- [Task to carry out] Determine how many lines of the listing below hold the string "placement", then state that number alone.

....

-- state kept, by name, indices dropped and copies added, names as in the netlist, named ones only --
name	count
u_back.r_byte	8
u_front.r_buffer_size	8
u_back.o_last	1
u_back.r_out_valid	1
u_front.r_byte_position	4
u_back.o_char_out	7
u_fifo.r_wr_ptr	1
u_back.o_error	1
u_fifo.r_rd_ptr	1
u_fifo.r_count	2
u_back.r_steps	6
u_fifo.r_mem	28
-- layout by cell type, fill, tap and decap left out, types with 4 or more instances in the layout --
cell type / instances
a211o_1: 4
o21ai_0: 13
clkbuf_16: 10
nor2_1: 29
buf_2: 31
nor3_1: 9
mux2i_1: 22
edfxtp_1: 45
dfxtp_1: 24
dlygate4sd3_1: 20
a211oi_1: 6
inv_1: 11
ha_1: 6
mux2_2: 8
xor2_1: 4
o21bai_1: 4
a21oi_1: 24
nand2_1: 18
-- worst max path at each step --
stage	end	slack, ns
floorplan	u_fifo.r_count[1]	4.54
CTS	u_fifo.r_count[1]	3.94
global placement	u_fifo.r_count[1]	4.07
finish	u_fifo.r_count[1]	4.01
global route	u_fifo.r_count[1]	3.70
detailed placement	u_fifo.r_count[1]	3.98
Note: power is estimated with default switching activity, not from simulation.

....

- [Response box] 2